Output, word for word, every line from the start of the listing down to and including the line that contains "2'd1: begin full_m1_o"; include nothing else.

##### Records provided #####

===== config.mk =====
export PLATFORM = sky130hd
export DESIGN_NAME = async_rx
export DESIGN_NICKNAME = d
export VERILOG_FILES = /design/src/rtl/arx_pkg.sv /design/src/rtl/arx_rate_decode.sv /design/src/rtl/arx_frame_engine.sv /design/src/rtl/arx_entry_fifo.sv /design/src/rtl/async_rx.sv
export SDC_FILE = /design/constraint.sdc
export NUM_CORES = 1
export LEC_CHECK = 0
export BUFFER_PORTS_ARGS = -buffer_cell sky130_fd_sc_hd__buf_2
export CORE_MARGIN = 2
export CORE_UTILIZATION = 50
export CTS_CLUSTER_DIAMETER = 50
export CTS_CLUSTER_SIZE = 28
export DETAILED_ROUTE_END_ITERATION = 6
export GPL_ROUTABILITY_DRIVEN = 1
export PLACE_DENSITY = 0.72
export SKIP_CTS_REPAIR_TIMING = 1
export SLEW_MARGIN = 20
export SYNTH_ARGS = -nofsm -noshare
export SYNTH_HDL_FRONTEND = slang
export SYNTH_SLANG_ARGS = --single-unit
export TNS_END_PERCENT = 20

===== constraint.sdc =====
create_clock -name clk -period 4.7 [get_ports clk]
set_input_delay 0.235 -clock clk [delete_from_list [all_inputs] [get_ports clk]]
set_output_delay 0.235 -clock clk [all_outputs]
set_load 0.005 [all_outputs]

===== src/rtl/arx_pkg.sv =====
package arx_pkg;

    localparam int DATA_W = 8;
    localparam int CNT_W  = 6;

    typedef enum logic [2:0] {
        S_IDLE,
        S_START,
        S_DATA,
        S_PAR,
        S_STOP,
        S_BRK,
        S_HOLD
    } rx_state_e;

    typedef struct packed {
        logic [DATA_W-1:0] data;
        logic              par;
        logic              frm;
        logic              ovr;
    } rx_entry_t;

endpackage


===== src/rtl/arx_rate_decode.sv =====
module arx_rate_decode
    import arx_pkg::*;
(
    input  logic [1:0]       rate_i,
    output logic [CNT_W-1:0] full_m1_o,
    output logic [CNT_W-1:0] half_m1_o,
    output logic             is_x1_o
);

    always_comb begin
        unique case (rate_i)
            2'd0: begin full_m1_o = CNT_W'(0);  half_m1_o = CNT_W'(0);  end
            2'd1: begin full_m1_o = CNT_W'(15); half_m1_o = CNT_W'(7);  end
            2'd2: begin full_m1_o = CNT_W'(31); half_m1_o = CNT_W'(15); end
            default: begin full_m1_o = CNT_W'(63); half_m1_o = CNT_W'(31); end
        endcase
        is_x1_o = (rate_i == 2'd0);
    end

endmodule


===== src/rtl/arx_frame_engine.sv =====
module arx_frame_engine
    import arx_pkg::*;
(
    input  logic             clk,
    input  logic             rst_n,
    input  logic             tick_i,
    input  logic             rxd_i,
    input  logic [1:0]       bits_i,
    input  logic             par_en_i,
    input  logic             par_odd_i,
    input  logic [CNT_W-1:0] full_m1_i,
    input  logic [CNT_W-1:0] half_m1_i,
    input  logic             is_x1_i,
    output logic             push_o,
    output rx_entry_t        entry_o,
    output logic             brk_start_o,
    output logic             brk_end_o
);

    typedef struct packed {
        rx_state_e         state;
        logic [CNT_W-1:0]  cnt;
        logic [2:0]        idx;
        logic [DATA_W-1:0] data;
        logic              perr;
        logic              brk_start;
        logic              brk_end;
    } eng_t;

    eng_t q, d;
    logic [2:0] last_idx;

    assign last_idx = 3'(bits_i) + 3'd4;

    always_comb begin
        d             = q;
        d.brk_start   = 1'b0;
        d.brk_end     = 1'b0;
        push_o        = 1'b0;
        entry_o.data  = q.data;
        entry_o.par   = par_en_i & q.perr;
        entry_o.frm   = ~rxd_i;
        entry_o.ovr   = 1'b0;
        if (tick_i) begin
            unique case (q.state)
                S_IDLE: begin
                    if (!rxd_i) begin
                        d.data = '0;
                        d.idx  = 3'd0;
                        d.perr = 1'b0;
                        if (is_x1_i) begin
                            d.state = S_DATA;
                            d.cnt   = CNT_W'(0);
                        end else begin
                            d.state = S_START;
                            d.cnt   = half_m1_i;
                        end
                    end
                end
                S_START: begin
                    if (q.cnt != '0) begin
                        d.cnt = q.cnt - CNT_W'(1);
                    end else if (rxd_i) begin
                        d.state = S_IDLE;
                    end else begin
                        d.state = S_DATA;
                        d.cnt   = full_m1_i;
                    end
                end
                S_DATA: begin
                    if (q.cnt != '0) begin
                        d.cnt = q.cnt - CNT_W'(1);
                    end else begin
                        d.data[q.idx] = rxd_i;
                        d.cnt         = full_m1_i;
                        if (q.idx == last_idx) begin
                            d.state = par_en_i ? S_PAR : S_STOP;
                        end else begin
                            d.idx = q.idx + 3'd1;
                        end
                    end
                end
                S_PAR: begin
                    if (q.cnt != '0) begin
                        d.cnt = q.cnt - CNT_W'(1);
                    end else begin
                        d.perr  = (^q.data) ^ rxd_i ^ par_odd_i;
                        d.state = S_STOP;
                        d.cnt   = full_m1_i;
                    end
                end
                S_STOP: begin
                    if (q.cnt != '0) begin
                        d.cnt = q.cnt - CNT_W'(1);
                    end else begin
                        push_o = 1'b1;
                        if (rxd_i) begin
                            d.state = S_IDLE;
                        end else if (q.data == '0) begin
                            d.state     = S_BRK;
                            d.brk_start = 1'b1;
                        end else if (is_x1_i) begin
                            d.state = S_IDLE;
                        end else begin
                            d.state = S_HOLD;
                            d.cnt   = half_m1_i;
                        end
                    end
                end
                S_BRK: begin
                    if (rxd_i) begin
                        d.state   = S_IDLE;
                        d.brk_end = 1'b1;
                    end
                end
                S_HOLD: begin
                    if (q.cnt != '0) begin
                        d.cnt = q.cnt - CNT_W'(1);
                    end else begin
                        d.state = S_IDLE;
                    end
                end
                default: d.state = S_IDLE;
            endcase
        end
    end

    always_ff @(posedge clk or negedge rst_n) begin
        if (!rst_n) begin
            q <= '{state: S_IDLE, cnt: '0, idx: '0, data: '0,
                   perr: 1'b0, brk_start: 1'b0, brk_end: 1'b0};
        end else begin
            q <= d;
        end
    end

    assign brk_start_o = q.brk_start;
    assign brk_end_o   = q.brk_end;

    // a line back high at the mid-start recheck sends the engine back to hunting
    p_spike_reject_r3: assert property (@(posedge clk) disable iff (!rst_n)
        (q.state == S_START && tick_i && q.cnt == '0 && rxd_i) |=> (q.state == S_IDLE));

    // a non-break framing error enters the half-bit hold-off at rates above x1
    p_frm_holdoff_r5: assert property (@(posedge clk) disable iff (!rst_n)
        (q.state == S_STOP && tick_i && q.cnt == '0 && !rxd_i && q.data != '0 && !is_x1_i)
        |=> (q.state == S_HOLD && q.cnt == $past(half_m1_i)));

    // a break end pulse is only produced out of the break state
    p_break_end_r6: assert property (@(posedge clk) disable iff (!rst_n)
        $rose(brk_end_o) |-> $past(q.state == S_BRK));

    // while in break, no character is pushed
    p_break_quiet_r6: assert property (@(posedge clk) disable iff (!rst_n)
        (q.state == S_BRK) |-> !push_o);

endmodule


===== src/rtl/arx_entry_fifo.sv =====
module arx_entry_fifo
    import arx_pkg::*;
#(
    parameter int DEPTH = 3
) (
    input  logic      clk,
    input  logic      rst_n,
    input  logic      push_i,
    input  rx_entry_t entry_i,
    input  logic      pop_i,
    output logic      valid_o,
    output rx_entry_t head_o,
    output logic      ovr_evt_o
);

    localparam int CW = $clog2(DEPTH + 1);

    typedef struct packed {
        rx_entry_t [DEPTH-1:0] mem;
        logic [CW-1:0]         cnt;
        logic                  ovr_evt;
    } fifo_t;

    fifo_t q, d;
    rx_entry_t wr_entry;

    always_comb begin
        d         = q;
        d.ovr_evt = 1'b0;
        wr_entry  = entry_i;
        if (pop_i && q.cnt != '0) begin
            for (int i = 0; i < DEPTH - 1; i++) begin
                d.mem[i] = q.mem[i+1];
            end
            d.cnt = q.cnt - CW'(1);
        end
        if (push_i) begin
            if (d.cnt < CW'(DEPTH)) begin
                for (int i = 0; i < DEPTH; i++) begin
                    if (CW'(i) == d.cnt) d.mem[i] = wr_entry;
                end
                d.cnt = d.cnt + CW'(1);
            end else begin
                wr_entry.ovr     = 1'b1;
                d.mem[DEPTH-1]   = wr_entry;
                d.ovr_evt        = 1'b1;
            end
        end
    end

    always_ff @(posedge clk or negedge rst_n) begin
        if (!rst_n) begin
            q <= '0;
        end else begin
            q <= d;
        end
    end

    assign valid_o   = (q.cnt != '0);
    assign head_o    = q.mem[0];
    assign ovr_evt_o = q.ovr_evt;

    // occupancy never exceeds the queue depth
    p_fifo_bound_r7: assert property (@(posedge clk) disable iff (!rst_n)
        q.cnt <= CW'(DEPTH));

    // a pop on an empty queue leaves it empty
    p_empty_pop_r7: assert property (@(posedge clk) disable iff (!rst_n)
        (q.cnt == '0 && pop_i && !push_i) |=> (q.cnt == '0));

    // a push into a full queue without a pop keeps it full and marks the newest entry
    p_overrun_keep_r8: assert property (@(posedge clk) disable iff (!rst_n)
        (push_i && !pop_i && q.cnt == CW'(DEPTH))
        |=> (q.cnt == CW'(DEPTH) && q.mem[DEPTH-1].ovr && ovr_evt_o));

endmodule


===== src/rtl/async_rx.sv =====
module async_rx
    import arx_pkg::*;
#(
    parameter int FIFO_DEPTH = 3
) (
    input  logic              clk,
    input  logic              rst_n,
    input  logic              rxc_en,
    input  logic              rxd,
    input  logic [1:0]        cfg_bits,
    input  logic              cfg_par_en,
    input  logic              cfg_par_odd,
    input  logic [1:0]        cfg_rate,
    input  logic              err_clr,
    input  logic              rd_en,
    output logic              rd_valid,
    output logic [DATA_W-1:0] rd_data,
    output logic              rd_par_err,
    output logic              rd_frm_err,
    output logic              rd_ovr_err,
    output logic              brk_start,
    output logic              brk_end,
    output logic              ovr_evt,
    output logic              stat_par,
    output logic              stat_ovr
);

    logic [CNT_W-1:0] full_m1, half_m1;
    logic             is_x1;
    logic             push;
    rx_entry_t        entry, head;

    typedef struct packed {
        logic par;
        logic ovr;
    } sticky_t;

    sticky_t st_q, st_d;

    arx_rate_decode u_rate (
        .rate_i    (cfg_rate),
        .full_m1_o (full_m1),
        .half_m1_o (half_m1),
        .is_x1_o   (is_x1)
    );

    arx_frame_engine u_eng (
        .clk         (clk),
        .rst_n       (rst_n),
        .tick_i      (rxc_en),
        .rxd_i       (rxd),
        .bits_i      (cfg_bits),
        .par_en_i    (cfg_par_en),
        .par_odd_i   (cfg_par_odd),
        .full_m1_i   (full_m1),
        .half_m1_i   (half_m1),
        .is_x1_i     (is_x1),
        .push_o      (push),
        .entry_o     (entry),
        .brk_start_o (brk_start),
        .brk_end_o   (brk_end)
    );

    arx_entry_fifo #(.DEPTH(FIFO_DEPTH)) u_fifo (
        .clk       (clk),
        .rst_n     (rst_n),
        .push_i    (push),
        .entry_i   (entry),
        .pop_i     (rd_en),
        .valid_o   (rd_valid),
        .head_o    (head),
        .ovr_evt_o (ovr_evt)
    );

    always_comb begin
        st_d = st_q;
        if (err_clr) begin
            st_d.par = 1'b0;
            st_d.ovr = 1'b0;
        end
        if (push && entry.par) st_d.par = 1'b1;
        if (ovr_evt)           st_d.ovr = 1'b1;
    end

    always_ff @(posedge clk or negedge rst_n) begin
        if (!rst_n) begin
            st_q <= '0;
        end else begin
            st_q <= st_d;
        end
    end

    assign rd_data    = head.data;
    assign rd_par_err = head.par;
    assign rd_frm_err = head.frm;
    assign rd_ovr_err = head.ovr;
    assign stat_par   = st_q.par;
    assign stat_ovr   = st_q.ovr;

    // sticky parity status holds until cleared
    p_sticky_par_r9: assert property (@(posedge clk) disable iff (!rst_n)
        (stat_par && !err_clr) |=> stat_par);

    // sticky overrun status holds until cleared
    p_sticky_ovr_r9: assert property (@(posedge clk) disable iff (!rst_n)
        (stat_ovr && !err_clr) |=> stat_ovr);

    // every overrun event leaves the overrun status set
    p_ovr_status_r8: assert property (@(posedge clk) disable iff (!rst_n)
        ovr_evt |=> stat_ovr);

endmodule


Word level (Yosys, flattened, before mapping)
Cells that the tools add are included.

Bits in registers: 61. Latch bits: 0. Bits in writable memories: 0. Memory bits (read-only): 0. Input bits: 12. Output and inout bits: 17. Word-level logic and storage cells: 138. Memories: 0.

$add $sub $neg: 5. Multiply operators: 0. Div/mod/pow operators: 0. Order comparisons: 3. Equality and inequality tests: 26. Shift operators: 0. Muxes and demuxes: 55. Bitwise gates (word level): 4. Reduce and logical (&&, ||, !) cells: 22.

Operators by type and width (count): $mux W11 (5); $mux W24 (2); $mux W6 (8); $mux W3 (12); $pmux W6 S5 (1); $mux W25 (1); $pmux W11 S2 (1); $mux W21 (1); $pmux W3 S7 (1); $ne A2 B2 Y1 const B (9); $pmux W6 S3 (1); $mux W1 (14); $ne A3 B2 Y1 const B (4); $pmux W5 S2 (1); $reduce_bool A2 Y1 (5); $eq A3 B3 Y1 const B (3); $reduce_and A9 Y1 (1); $bwmux W8 (1); $logic_not A8 Y1 (1); $mux W8 (1); $reduce_and A4 Y1 (2); $reduce_and A8 Y1 (1); $reduce_xor A8 Y1 (1); $eq A3 B2 Y1 const B (2); other kinds (29) (36).

Depth between registers and ports, before layout
Gate-level depths: netlist of the first run.

Depth after elaboration: 7. Depth in mapped cells: 10. Mapped depth without buffers: 7.

Modules after synthesis
Synthesis of the first run repeated with hierarchy kept, for this count alone.

Cells, all modules: 392. Area total of the unflattened synthesis: 3792.4 um^2.

By module, submodules not included: arx_frame_engine (instances 1, cells each 221, area an instance 1854.3 um^2, sequential area each 575.6 um^2); arx_entry_fifo (instances 1, cells each 152, area an instance 1775.5 um^2, sequential area each 900.9 um^2); arx_rate_decode (instances 1, cells each 14, area an instance 92.6 um^2, sequential area each 0.0 um^2); async_rx (instances 1, cells each 5, area an instance 70.1 um^2, sequential area each 50.0 um^2).

Least setup slack after synthesis of the first run
No wires, ideal clock.

Kind: flip-flop to flip-flop. Start point: register u_eng.q[14] (netlist bit). End point: register u_eng.q[20] (netlist bit). Library setup time: 125 ps. Arrival time: 2204 ps. Data required time: 4575 ps. Slack: 2371 ps. Stages on the path, launching flop included: 9. Buffers on the path: 1. Period minus slack after synthesis: 2329 ps. Cell sequence: dfrtp_1 > inv_1 > ha_1 > or4b_1 > buf_2 > nor2_2 > o221a_2 > and2b_1 > mux2_2.

Longest elaborated chain between the ends: 3. Elaborated cells on any way between the ends: 7. Those cells by class: 5 x eq/ne; 2 x reduce/logical.

RTL lines: from (decl) (RTL line arx_frame_engine.sv:30) `eng_t q, d;`; from (signal assigned) (RTL line arx_frame_engine.sv:130) `q <= '{state: S_IDLE, cnt: '0, idx: '0, data: '0,`; $reduce_bool A6 Y1 (*); $ne A2 B2 Y1 (no source line); $reduce_and A9 Y1 (no source line) (*).

Mark *: on every way between the ends. The rest lies on a longest branch, timed or not. A chain may end at the register's enable or synchronous reset.

Final worst setup path of the first run
Start point: register u_eng.q[14] (netlist bit). End point: register u_fifo.q[32] (netlist bit).

Longest elaborated chain between the ends: 5.

RTL lines: $reduce_bool A6 Y1 (RTL line arx_frame_engine.sv:93) `if (q.cnt != '0) begin`; $mux W1 (RTL line arx_frame_engine.sv:93); $mux W1 (RTL line arx_frame_engine.sv:45) `unique case (q.state)`; $mux W1 (RTL line arx_frame_engine.sv:44) `if (tick_i) begin`; $reduce_and A2 Y1 (no source line); to (signal assigned) (RTL line arx_entry_fifo.sv:53) `q <= '0;`; to (signal assigned) (RTL line arx_entry_fifo.sv:55) `q <= d;`; to (decl) (RTL line arx_entry_fifo.sv:24) `fifo_t q, d;`.

No other way between the ends.

==> metrics.txt, run 1 <==
status=complete, no violations; CP Class=reg -> reg; final slew viol count=0; Worst VDD drop=0.160 mV; Layout Utilization=57.2%; CP endpoint kind=register; num rows=30; Post-Syn Nets=411; post-route ant nets=0; mean post-synth cell area=9.33 um2; WL met3=~320 um; CTS tree=built; unrepaired setup endpoints after global routing=false; Yosys reg bits=61; Global Route Usage Sum=20.4%; Fin Setup TNS=0 ns; Max clock buf depth=2; final wirelength=7.48 mm; Psw=a little over 0.4 mW; worst endpoint required time=4.92 ns; ys flop type=dfrtp_1; ys async rst share=100%; Synth area leader=dfrtp_1; Avg WL per Cell=15.0 um; area of the mapped netlist=around 0.0036 mm2; sequential fraction of the synthesis area=between 40 and 50%; die height=89.0 um; number of global-route vias before repair=between 2000 and 3000; Post-synth EDFFs=0; DP HPWL=between 5 and 6 mm; worst slew pin tran=around 0.92 ns; Fill cells=634; top layer in use=met4; Power per Cell Area=351 mW/mm2; crit path time final=3.04 ns; WL met1=3.72 mm; Final Net Count=about 420; # IOs=29; Slew Limit Headroom=38.7%; H-tree depth=3; yosys synthesis warning count=0; Yosys top cell area share=a little over two fifths; clk_skew=0.00863 ns; Int Power=0.972 mW; Clock Power Share=34.5%; Final Cycle Share=64.7%; Max Cap Viol=0; share of cells above drive strength 1=between 10% and 20%; largest cells by area after synthesis=dfrtp_1, mux2i_1, o21ai_0; Netlist cell types=53; Syn Inst Count=387; Startpoint Class=register; diode count=0; IO Port Bufs=28; Net Sw Frac=between 20% and 30%; worst-skew pair later-pin latency=0.34 ns; crit path max fanout=12; final total power=1.39 mW; GP Congestion=0.857; most frequent cells in the layout=dfrtp_1, o21ai_0, nand2_1, mux2i_1, buf_2; Comb pwr share=21.4%; first-pass GRT wire length=approximately 13 mm; Leak=1.82 nW; largest net degree at the start of global routing=62; Root Buffer=clkbuf_8; Initial Util=52.3%; DRC viols=0; DIE AREA=about 0.0079 mm2; Max Freq=329 MHz; DR vias/cell=5.66; overall die width=89.0 um; initial antenna violation count=0; router iterations before antenna repair=4; remaining global-route overflow=0; Final setup viols=0; Detailed Route Iter0 Violations=113; Seq pwr share=44.1%; routed wl met2=3.37 mm; Sink Count=~60; Hold WS=0.0629 ns; Arr. time, crit path=3.26 ns; Core ar.=0.00691 mm2; final number of hold-violating endpoints=0; clk slew on worst S/H paths=0.07 ns; CTS Buf Count=9; most common cell after layout, fill and taps aside=dfrtp_1; Min-Delay Path Class=in -> async; synthesis-to-layout area growth=9.35%; total number of vias=2821
synth_stat cells, types with 2 or more instances:
master,instances
a31oi_1,4
a21o_1,3
clkbuf_1,18
buf_2,3
inv_1,24
nor3_1,6
nor2_1,25
nand3_1,10
and3_1,2
buf_4,9
nor2b_1,7
or3_1,3
nand4_1,7
o221ai_1,3
o21ai_0,35
ha_1,12
mux2i_1,28
a32o_1,2
buf_1,4
xnor2_1,9
dfrtp_1,61
mux2_2,11
nand2b_1,6
nand2_1,30
a211oi_1,3
o211ai_1,5
o21a_1,4
o31ai_1,10
and2_1,3
a21oi_1,15
o21ai_1,2
a22o_1,2
sequential cells by signal, summed over array words and instances, names as in the netlist:
signal,cells
u_fifo.ovr_evt_o,1
u_eng.brk_start_o,1
u_eng.brk_end_o,1
u_fifo.head_o,11
u_eng.q,13
u_eng.entry_o,8
stat_ovr,1
u_fifo.q,24
stat_par,1
cells by family (layout without fill, tap and decap cells):
kind of cell	after synthesis	count (layout)	synth area share [%]
AOI/OAI and AO/OA	100	100	18.2
xor gates and xnor gates	10	10	2.42
adders and majority gates	12	12	4.16
buffers and inverters	58	73	7.07
DFF	61	61	42.3
muxes	39	39	11.2
and+or+nand+nor	107	107	14.8
power by group through the flow:
stage               sequential (mW)  clock [mW]  combinational [mW]
global route                  0.619       0.514               0.336
CTS                           0.610       0.485               0.299
detailed placement            0.618           0               0.298
floorplan                     0.600           0               0.242
finish                        0.611       0.478               0.297
global placement              0.617           0               0.292
metal layers:
layer,GRT usage (%),vias to the layer above
met5,0,-
met4,6.92,0
met3,4.06,8
met2,31.1,59
met1,29.2,1364
li1,-,1390
worst paths after layout:
| kind | from | end | slack [ns] | depth (start not counted) |
|---|---|---|---|---|
| min in group clk | err_clr | stat_par$_DFFE_PN0P_ | 0.18 | 3 |
| worst max register to register | u_eng.q[14]$_DFFE_PN0P_ | u_fifo.q[32]$_DFFE_PN0P_ | 1.66 | 7 |
| max in group asynchronous | rst_n | u_eng.entry_o[5]$_DFFE_PN0P_ | 4.13 | 2 |
| worst min-delay path | rst_n | u_fifo.q[26]$_DFFE_PN0P_ | 0.06 | 2 |
| worst max-delay path | u_eng.q[14]$_DFFE_PN0P_ | u_fifo.q[32]$_DFFE_PN0P_ | 1.66 | 7 |
| worst min register to register | u_fifo.ovr_evt_o$_DFF_PN0_ | stat_ovr$_DFFE_PN0P_ | 0.46 | 1 |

#####

▶ [Response area]
===== config.mk =====
export PLATFORM = sky130hd
export DESIGN_NAME = async_rx
export DESIGN_NICKNAME = d
export VERILOG_FILES = /design/src/rtl/arx_pkg.sv /design/src/rtl/arx_rate_decode.sv /design/src/rtl/arx_frame_engine.sv /design/src/rtl/arx_entry_fifo.sv /design/src/rtl/async_rx.sv
export SDC_FILE = /design/constraint.sdc
export NUM_CORES = 1
export LEC_CHECK = 0
export BUFFER_PORTS_ARGS = -buffer_cell sky130_fd_sc_hd__buf_2
export CORE_MARGIN = 2
export CORE_UTILIZATION = 50
export CTS_CLUSTER_DIAMETER = 50
export CTS_CLUSTER_SIZE = 28
export DETAILED_ROUTE_END_ITERATION = 6
export GPL_ROUTABILITY_DRIVEN = 1
export PLACE_DENSITY = 0.72
export SKIP_CTS_REPAIR_TIMING = 1
export SLEW_MARGIN = 20
export SYNTH_ARGS = -nofsm -noshare
export SYNTH_HDL_FRONTEND = slang
export SYNTH_SLANG_ARGS = --single-unit
export TNS_END_PERCENT = 20

===== constraint.sdc =====
create_clock -name clk -period 4.7 [get_ports clk]
set_input_delay 0.235 -clock clk [delete_from_list [all_inputs] [get_ports clk]]
set_output_delay 0.235 -clock clk [all_outputs]
set_load 0.005 [all_outputs]

===== src/rtl/arx_pkg.sv =====
package arx_pkg;

    localparam int DATA_W = 8;
    localparam int CNT_W  = 6;

    typedef enum logic [2:0] {
        S_IDLE,
        S_START,
        S_DATA,
        S_PAR,
        S_STOP,
        S_BRK,
        S_HOLD
    } rx_state_e;

    typedef struct packed {
        logic [DATA_W-1:0] data;
        logic              par;
        logic              frm;
        logic              ovr;
    } rx_entry_t;

endpackage


===== src/rtl/arx_rate_decode.sv =====
module arx_rate_decode
    import arx_pkg::*;
(
    input  logic [1:0]       rate_i,
    output logic [CNT_W-1:0] full_m1_o,
    output logic [CNT_W-1:0] half_m1_o,
    output logic             is_x1_o
);

    always_comb begin
        unique case (rate_i)
            2'd0: begin full_m1_o = CNT_W'(0);  half_m1_o = CNT_W'(0);  end
            2'd1: begin full_m1_o = CNT_W'(15); half_m1_o = CNT_W'(7);  end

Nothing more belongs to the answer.